• [Requirement]
Which lines in the listing below contain the word "constraint"? Copy each one.

• [Given data]
*** Begin section ***

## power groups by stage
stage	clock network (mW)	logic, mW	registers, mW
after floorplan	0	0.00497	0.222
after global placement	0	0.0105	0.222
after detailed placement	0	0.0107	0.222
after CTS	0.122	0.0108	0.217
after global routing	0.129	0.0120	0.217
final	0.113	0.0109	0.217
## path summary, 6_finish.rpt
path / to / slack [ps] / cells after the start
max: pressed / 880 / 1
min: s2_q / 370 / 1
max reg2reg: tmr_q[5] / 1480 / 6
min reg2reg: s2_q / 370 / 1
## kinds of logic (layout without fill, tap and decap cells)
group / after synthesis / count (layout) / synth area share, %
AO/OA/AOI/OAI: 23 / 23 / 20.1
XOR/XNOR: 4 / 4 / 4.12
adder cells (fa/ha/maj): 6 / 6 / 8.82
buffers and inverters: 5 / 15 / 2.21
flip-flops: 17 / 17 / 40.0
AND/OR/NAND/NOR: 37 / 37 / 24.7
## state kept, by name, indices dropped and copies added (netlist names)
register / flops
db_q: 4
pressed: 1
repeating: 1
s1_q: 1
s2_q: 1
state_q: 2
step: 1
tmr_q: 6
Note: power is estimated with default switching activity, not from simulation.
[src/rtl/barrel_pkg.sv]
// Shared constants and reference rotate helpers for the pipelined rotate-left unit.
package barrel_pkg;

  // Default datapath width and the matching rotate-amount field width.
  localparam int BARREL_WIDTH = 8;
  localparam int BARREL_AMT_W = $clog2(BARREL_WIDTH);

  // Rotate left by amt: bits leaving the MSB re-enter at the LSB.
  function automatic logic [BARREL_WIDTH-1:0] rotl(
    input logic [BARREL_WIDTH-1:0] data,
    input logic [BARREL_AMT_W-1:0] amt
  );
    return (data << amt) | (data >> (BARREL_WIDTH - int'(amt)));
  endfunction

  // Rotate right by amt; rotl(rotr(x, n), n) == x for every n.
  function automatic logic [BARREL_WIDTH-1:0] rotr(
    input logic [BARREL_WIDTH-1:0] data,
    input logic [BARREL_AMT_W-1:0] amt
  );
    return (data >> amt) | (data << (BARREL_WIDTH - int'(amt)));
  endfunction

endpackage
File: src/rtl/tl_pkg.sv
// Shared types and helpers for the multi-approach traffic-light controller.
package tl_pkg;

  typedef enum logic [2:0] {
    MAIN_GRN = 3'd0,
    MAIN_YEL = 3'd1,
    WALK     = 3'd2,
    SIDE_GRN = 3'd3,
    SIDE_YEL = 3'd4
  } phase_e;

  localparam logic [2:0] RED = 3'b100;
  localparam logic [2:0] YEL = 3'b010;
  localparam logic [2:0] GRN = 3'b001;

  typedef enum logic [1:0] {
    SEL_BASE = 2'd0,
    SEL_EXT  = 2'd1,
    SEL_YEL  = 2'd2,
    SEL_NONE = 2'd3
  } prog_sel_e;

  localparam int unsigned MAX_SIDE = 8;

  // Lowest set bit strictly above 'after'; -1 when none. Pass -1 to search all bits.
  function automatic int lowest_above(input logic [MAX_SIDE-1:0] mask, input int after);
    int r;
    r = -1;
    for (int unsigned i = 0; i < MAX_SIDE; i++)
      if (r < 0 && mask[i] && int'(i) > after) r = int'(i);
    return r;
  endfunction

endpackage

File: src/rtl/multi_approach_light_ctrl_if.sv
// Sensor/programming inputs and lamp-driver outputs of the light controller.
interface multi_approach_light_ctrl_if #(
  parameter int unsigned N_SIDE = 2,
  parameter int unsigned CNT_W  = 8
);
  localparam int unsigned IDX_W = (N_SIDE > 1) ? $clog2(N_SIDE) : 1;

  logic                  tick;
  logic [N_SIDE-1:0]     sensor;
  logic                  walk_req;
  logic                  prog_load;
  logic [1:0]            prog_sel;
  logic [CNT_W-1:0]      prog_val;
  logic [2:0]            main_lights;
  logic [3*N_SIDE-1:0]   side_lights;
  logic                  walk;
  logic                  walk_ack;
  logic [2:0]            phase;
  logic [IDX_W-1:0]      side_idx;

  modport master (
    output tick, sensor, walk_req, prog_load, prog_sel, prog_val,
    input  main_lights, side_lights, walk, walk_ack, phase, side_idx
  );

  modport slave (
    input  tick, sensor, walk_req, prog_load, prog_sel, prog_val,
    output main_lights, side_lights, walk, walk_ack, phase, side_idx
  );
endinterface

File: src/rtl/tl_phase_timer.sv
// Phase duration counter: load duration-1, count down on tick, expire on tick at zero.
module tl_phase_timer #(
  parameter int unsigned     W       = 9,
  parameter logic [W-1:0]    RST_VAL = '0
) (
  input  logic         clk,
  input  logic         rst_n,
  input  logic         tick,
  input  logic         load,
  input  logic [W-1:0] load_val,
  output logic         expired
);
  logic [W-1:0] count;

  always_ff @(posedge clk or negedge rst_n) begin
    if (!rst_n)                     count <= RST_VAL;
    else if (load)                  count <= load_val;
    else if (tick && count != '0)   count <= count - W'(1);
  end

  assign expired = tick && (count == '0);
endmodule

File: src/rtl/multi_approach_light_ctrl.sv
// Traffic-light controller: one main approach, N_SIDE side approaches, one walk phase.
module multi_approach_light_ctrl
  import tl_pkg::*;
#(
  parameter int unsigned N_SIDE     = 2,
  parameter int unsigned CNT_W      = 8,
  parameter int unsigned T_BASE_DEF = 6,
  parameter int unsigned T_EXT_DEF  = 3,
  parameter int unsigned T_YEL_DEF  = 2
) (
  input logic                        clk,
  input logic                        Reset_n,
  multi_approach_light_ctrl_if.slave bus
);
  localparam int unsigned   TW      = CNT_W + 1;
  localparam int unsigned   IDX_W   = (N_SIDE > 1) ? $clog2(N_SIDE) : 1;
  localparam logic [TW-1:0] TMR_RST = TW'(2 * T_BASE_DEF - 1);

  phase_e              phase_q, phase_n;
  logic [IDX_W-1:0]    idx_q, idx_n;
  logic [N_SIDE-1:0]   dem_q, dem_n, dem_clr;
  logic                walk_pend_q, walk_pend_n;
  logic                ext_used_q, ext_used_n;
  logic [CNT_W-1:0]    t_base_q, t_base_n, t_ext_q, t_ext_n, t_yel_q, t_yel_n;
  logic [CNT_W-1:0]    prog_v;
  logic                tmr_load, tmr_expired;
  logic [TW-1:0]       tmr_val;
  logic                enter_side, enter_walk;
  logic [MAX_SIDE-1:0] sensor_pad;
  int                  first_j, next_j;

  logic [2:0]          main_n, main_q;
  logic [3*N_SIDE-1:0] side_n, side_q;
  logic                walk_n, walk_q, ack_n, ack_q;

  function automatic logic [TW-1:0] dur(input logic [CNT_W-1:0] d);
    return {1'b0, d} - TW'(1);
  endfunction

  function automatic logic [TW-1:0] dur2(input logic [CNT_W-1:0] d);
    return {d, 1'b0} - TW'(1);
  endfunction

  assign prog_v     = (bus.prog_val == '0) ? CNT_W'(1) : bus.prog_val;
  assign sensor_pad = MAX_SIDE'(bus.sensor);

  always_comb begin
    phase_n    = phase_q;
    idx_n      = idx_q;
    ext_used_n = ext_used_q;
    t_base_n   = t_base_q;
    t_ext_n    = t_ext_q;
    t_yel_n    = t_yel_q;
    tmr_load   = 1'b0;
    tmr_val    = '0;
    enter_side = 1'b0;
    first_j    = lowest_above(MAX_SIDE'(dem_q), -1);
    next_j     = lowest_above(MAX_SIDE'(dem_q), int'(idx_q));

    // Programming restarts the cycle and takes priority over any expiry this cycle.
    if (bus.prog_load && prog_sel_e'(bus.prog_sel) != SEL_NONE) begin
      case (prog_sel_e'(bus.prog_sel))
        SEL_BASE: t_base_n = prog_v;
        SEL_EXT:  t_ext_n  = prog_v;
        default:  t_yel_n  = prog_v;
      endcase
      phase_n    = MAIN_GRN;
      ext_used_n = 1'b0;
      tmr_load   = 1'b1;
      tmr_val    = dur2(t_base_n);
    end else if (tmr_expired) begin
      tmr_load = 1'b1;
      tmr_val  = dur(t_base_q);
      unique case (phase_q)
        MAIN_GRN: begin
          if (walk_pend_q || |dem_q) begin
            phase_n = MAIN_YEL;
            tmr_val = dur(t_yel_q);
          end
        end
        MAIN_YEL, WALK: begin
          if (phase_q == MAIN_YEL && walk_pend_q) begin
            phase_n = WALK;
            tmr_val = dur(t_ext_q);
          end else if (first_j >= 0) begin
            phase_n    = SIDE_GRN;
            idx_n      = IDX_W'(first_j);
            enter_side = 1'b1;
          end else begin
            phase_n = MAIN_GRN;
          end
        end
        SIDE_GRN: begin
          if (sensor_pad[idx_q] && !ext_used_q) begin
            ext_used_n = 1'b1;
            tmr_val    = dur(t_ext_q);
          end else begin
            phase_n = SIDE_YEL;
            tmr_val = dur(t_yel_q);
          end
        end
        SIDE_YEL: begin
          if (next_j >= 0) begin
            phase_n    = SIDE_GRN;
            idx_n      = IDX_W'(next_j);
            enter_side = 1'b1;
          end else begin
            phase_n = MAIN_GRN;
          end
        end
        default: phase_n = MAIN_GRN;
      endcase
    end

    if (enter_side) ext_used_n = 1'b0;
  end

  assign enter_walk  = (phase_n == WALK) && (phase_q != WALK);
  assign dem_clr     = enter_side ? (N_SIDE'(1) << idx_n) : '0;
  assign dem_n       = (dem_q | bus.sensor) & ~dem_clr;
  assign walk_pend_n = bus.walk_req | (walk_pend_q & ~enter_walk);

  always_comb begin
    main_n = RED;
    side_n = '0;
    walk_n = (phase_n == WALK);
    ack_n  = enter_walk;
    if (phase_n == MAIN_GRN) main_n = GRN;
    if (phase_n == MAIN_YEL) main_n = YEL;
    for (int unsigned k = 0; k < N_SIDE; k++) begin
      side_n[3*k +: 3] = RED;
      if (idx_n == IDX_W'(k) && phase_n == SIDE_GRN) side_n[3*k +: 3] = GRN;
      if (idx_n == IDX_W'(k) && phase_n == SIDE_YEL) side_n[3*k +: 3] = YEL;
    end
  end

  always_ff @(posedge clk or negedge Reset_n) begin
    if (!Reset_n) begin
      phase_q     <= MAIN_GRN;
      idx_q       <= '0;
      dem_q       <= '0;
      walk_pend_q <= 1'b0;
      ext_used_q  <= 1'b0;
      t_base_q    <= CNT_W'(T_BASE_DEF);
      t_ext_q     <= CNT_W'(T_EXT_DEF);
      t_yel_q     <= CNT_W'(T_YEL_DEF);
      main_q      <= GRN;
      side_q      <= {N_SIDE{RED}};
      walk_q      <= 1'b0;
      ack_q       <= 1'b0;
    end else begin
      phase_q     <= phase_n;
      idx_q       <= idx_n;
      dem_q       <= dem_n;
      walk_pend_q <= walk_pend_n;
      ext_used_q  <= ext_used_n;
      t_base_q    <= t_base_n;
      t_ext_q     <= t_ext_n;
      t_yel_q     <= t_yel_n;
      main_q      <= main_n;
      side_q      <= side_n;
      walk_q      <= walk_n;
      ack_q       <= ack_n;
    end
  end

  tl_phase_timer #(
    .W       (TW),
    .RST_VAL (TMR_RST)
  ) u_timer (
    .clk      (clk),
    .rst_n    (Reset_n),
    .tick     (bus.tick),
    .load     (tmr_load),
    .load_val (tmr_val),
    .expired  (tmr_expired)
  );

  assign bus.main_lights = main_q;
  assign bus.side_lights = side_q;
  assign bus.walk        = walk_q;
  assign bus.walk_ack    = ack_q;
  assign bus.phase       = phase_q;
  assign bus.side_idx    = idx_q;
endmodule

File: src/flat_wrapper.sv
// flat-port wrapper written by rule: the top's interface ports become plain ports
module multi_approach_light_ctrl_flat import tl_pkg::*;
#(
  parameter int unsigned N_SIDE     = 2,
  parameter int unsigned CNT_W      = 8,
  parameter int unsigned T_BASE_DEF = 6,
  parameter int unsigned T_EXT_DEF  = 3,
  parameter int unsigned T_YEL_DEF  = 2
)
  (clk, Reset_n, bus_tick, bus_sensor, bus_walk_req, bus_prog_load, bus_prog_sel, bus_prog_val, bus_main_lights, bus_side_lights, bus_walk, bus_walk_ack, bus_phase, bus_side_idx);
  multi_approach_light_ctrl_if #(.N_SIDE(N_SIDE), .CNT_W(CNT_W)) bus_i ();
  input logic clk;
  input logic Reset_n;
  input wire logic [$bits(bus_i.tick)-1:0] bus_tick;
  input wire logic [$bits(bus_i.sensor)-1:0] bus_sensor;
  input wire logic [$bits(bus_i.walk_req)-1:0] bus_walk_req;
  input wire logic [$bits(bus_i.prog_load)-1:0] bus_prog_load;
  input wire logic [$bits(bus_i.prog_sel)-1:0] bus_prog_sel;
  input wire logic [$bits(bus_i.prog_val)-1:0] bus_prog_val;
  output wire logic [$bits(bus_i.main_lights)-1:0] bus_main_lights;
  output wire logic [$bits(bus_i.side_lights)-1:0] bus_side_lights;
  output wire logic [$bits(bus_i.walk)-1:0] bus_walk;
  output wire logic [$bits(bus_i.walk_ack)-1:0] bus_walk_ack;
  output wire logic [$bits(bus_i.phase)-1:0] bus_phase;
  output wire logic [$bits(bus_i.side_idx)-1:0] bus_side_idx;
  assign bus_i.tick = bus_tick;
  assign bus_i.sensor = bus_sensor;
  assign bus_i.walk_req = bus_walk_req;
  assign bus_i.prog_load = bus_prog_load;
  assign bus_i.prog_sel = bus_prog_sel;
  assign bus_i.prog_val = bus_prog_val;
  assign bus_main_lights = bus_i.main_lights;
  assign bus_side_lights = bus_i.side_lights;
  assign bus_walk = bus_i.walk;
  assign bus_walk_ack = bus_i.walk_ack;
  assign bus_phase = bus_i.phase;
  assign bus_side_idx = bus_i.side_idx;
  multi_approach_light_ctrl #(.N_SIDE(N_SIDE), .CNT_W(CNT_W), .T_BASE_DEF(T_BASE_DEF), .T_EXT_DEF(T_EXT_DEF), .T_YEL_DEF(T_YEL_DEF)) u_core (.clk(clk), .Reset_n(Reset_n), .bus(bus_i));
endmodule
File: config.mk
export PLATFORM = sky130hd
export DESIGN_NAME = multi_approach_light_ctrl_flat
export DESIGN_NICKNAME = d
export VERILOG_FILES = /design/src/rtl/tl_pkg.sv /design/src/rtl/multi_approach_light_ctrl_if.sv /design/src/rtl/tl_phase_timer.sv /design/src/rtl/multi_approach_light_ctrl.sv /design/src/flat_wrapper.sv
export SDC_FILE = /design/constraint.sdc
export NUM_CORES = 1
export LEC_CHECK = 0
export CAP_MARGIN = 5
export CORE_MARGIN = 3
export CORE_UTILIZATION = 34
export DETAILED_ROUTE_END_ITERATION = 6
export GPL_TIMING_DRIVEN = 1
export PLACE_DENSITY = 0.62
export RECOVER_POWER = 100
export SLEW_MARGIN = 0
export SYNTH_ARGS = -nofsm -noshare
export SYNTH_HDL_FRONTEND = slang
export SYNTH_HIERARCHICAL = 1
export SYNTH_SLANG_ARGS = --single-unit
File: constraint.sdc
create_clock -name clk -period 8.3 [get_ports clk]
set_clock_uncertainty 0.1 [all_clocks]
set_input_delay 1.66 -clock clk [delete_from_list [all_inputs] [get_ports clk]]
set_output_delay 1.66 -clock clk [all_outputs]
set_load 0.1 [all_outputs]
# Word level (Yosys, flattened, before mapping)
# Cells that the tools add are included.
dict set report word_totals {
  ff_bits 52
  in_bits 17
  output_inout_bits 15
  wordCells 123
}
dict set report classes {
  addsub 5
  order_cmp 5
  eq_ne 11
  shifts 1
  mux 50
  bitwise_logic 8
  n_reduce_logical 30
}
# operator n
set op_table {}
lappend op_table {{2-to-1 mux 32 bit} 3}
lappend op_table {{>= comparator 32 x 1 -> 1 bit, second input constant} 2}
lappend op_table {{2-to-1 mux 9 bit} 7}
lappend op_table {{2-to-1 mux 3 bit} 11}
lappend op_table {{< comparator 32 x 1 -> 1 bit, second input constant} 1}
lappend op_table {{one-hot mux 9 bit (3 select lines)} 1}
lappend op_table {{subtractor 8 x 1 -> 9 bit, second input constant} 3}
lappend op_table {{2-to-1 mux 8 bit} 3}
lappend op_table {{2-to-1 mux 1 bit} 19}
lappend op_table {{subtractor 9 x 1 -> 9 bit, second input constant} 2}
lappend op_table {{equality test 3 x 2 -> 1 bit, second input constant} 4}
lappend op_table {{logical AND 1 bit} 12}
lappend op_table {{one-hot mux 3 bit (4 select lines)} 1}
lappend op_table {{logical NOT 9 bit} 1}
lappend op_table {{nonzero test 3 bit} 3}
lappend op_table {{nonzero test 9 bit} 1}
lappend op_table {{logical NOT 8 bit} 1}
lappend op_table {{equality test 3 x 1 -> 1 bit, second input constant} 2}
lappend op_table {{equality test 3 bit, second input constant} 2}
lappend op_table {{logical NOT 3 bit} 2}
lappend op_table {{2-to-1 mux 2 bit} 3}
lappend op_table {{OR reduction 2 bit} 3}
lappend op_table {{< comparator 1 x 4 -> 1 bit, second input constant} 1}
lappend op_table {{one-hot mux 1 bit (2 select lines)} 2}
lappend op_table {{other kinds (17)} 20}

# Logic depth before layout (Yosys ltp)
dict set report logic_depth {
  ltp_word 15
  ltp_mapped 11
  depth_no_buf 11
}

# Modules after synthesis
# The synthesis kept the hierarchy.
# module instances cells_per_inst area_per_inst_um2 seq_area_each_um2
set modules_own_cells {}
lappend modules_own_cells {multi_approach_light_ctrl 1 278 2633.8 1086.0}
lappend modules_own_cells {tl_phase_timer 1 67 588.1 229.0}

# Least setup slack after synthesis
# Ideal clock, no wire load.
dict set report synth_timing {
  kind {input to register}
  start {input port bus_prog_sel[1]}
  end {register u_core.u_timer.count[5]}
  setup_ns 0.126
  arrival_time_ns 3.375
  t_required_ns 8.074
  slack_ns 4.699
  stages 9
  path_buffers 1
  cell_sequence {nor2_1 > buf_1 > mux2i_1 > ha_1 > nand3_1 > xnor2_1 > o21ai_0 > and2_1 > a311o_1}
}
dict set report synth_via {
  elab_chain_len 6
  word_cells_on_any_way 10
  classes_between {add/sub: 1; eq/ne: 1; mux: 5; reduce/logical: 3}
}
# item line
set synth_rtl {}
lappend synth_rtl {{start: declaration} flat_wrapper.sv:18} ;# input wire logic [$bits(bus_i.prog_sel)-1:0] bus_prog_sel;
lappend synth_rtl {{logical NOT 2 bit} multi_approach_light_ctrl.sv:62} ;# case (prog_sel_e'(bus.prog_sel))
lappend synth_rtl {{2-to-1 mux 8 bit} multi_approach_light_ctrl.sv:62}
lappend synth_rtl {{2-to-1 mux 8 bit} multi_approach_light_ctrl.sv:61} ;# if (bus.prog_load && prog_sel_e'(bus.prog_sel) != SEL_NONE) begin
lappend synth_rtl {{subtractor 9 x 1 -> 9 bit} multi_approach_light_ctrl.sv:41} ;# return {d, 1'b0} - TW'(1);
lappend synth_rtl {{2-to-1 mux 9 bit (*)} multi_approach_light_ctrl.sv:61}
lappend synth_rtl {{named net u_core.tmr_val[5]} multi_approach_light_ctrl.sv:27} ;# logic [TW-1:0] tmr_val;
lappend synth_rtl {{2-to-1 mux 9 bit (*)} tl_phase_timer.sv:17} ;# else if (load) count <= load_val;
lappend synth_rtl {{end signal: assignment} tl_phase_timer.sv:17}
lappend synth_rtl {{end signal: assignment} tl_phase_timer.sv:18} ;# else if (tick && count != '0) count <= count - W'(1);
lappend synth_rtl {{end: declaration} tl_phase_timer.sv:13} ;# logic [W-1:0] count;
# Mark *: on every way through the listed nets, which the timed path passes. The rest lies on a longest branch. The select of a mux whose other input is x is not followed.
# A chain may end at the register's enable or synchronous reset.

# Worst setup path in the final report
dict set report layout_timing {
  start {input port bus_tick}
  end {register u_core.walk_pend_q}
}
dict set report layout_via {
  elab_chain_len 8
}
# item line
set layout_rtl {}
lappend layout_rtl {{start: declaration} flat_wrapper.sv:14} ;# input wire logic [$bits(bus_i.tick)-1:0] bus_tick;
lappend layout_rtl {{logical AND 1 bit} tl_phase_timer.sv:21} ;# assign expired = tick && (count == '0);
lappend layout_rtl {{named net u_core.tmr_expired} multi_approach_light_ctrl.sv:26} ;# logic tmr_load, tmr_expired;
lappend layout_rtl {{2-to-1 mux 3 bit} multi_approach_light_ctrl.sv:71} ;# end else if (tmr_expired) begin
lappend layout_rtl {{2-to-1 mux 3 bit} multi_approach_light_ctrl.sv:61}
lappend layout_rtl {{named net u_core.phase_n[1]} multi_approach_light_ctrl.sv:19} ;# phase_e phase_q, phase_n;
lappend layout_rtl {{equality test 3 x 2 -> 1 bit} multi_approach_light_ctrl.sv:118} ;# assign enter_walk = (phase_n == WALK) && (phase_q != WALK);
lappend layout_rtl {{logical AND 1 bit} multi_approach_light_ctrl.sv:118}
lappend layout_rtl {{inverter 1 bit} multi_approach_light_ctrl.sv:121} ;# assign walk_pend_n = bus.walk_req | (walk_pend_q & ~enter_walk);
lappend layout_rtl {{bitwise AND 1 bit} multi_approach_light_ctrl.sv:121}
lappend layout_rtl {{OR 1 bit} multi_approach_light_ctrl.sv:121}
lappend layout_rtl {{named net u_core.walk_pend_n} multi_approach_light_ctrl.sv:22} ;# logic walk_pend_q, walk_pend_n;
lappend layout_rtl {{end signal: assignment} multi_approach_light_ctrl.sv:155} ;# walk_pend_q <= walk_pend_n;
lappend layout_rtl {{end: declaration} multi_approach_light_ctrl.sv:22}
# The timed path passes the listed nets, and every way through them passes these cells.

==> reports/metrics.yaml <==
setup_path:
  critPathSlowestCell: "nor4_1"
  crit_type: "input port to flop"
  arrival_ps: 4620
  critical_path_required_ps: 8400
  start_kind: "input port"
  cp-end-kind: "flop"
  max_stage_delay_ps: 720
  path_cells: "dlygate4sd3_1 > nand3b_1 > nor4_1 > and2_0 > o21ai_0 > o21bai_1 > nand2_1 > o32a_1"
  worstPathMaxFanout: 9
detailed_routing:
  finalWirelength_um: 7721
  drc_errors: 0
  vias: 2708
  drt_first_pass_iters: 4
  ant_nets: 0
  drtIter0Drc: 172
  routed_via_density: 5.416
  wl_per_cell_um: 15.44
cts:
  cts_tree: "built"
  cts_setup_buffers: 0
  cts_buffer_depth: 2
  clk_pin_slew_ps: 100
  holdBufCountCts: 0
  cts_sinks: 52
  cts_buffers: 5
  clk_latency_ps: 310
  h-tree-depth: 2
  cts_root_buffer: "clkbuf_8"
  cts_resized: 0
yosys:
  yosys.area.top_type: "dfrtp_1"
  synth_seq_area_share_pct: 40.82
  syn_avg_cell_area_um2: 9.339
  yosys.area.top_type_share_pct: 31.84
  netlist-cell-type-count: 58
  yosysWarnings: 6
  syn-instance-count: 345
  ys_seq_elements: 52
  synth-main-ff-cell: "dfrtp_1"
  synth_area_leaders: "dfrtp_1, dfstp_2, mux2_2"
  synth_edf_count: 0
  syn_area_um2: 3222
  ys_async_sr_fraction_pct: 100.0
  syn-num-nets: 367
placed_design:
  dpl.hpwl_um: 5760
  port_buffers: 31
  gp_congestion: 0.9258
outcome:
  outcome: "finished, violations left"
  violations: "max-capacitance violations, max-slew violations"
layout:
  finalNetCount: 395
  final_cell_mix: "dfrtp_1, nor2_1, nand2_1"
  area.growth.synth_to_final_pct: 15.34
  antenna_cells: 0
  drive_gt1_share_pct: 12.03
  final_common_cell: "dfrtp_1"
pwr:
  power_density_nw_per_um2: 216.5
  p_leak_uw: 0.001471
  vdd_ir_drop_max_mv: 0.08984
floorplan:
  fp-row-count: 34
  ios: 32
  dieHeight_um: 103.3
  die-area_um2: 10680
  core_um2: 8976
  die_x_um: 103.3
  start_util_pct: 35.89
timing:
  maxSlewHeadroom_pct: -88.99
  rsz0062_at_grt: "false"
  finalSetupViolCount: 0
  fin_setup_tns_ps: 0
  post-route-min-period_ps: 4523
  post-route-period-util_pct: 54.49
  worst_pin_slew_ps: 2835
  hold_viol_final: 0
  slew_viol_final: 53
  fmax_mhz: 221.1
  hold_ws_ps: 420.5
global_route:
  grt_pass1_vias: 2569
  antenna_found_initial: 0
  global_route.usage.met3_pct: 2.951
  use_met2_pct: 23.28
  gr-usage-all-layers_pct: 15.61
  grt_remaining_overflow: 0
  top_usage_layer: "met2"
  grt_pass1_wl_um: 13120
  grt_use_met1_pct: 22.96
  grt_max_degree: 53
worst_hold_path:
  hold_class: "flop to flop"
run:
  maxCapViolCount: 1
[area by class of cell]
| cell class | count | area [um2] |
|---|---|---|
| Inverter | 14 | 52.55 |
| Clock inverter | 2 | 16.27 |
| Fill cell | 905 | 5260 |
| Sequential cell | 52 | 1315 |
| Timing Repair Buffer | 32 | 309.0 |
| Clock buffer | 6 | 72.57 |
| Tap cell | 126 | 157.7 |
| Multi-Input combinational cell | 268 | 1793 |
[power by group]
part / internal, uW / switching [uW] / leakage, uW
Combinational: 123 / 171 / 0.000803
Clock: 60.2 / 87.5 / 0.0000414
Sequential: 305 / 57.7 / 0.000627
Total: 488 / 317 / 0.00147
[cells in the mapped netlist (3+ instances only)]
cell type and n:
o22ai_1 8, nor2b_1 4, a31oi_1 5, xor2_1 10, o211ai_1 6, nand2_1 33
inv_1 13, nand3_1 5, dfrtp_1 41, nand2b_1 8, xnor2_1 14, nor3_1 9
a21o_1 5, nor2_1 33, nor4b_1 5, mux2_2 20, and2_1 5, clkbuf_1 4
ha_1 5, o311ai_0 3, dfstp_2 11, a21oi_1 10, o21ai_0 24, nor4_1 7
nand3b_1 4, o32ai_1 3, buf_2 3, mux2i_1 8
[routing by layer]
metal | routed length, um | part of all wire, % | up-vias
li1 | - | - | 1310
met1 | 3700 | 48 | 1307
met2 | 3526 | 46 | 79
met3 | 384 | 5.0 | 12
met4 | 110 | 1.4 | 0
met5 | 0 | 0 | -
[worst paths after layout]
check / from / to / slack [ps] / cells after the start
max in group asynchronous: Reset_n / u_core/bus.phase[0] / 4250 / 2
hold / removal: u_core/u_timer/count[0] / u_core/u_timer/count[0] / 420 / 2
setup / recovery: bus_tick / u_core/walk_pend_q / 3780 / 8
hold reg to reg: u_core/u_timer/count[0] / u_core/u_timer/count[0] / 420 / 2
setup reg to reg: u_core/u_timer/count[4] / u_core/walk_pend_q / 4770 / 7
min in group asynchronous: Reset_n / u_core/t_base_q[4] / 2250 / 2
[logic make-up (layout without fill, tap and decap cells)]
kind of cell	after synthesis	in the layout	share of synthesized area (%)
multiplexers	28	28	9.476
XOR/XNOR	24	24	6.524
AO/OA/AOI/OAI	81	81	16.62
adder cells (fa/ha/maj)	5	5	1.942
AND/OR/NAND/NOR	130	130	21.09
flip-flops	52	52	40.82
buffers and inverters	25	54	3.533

*** End section ***

• [Your response]
export SDC_FILE = /design/constraint.sdc
File: constraint.sdc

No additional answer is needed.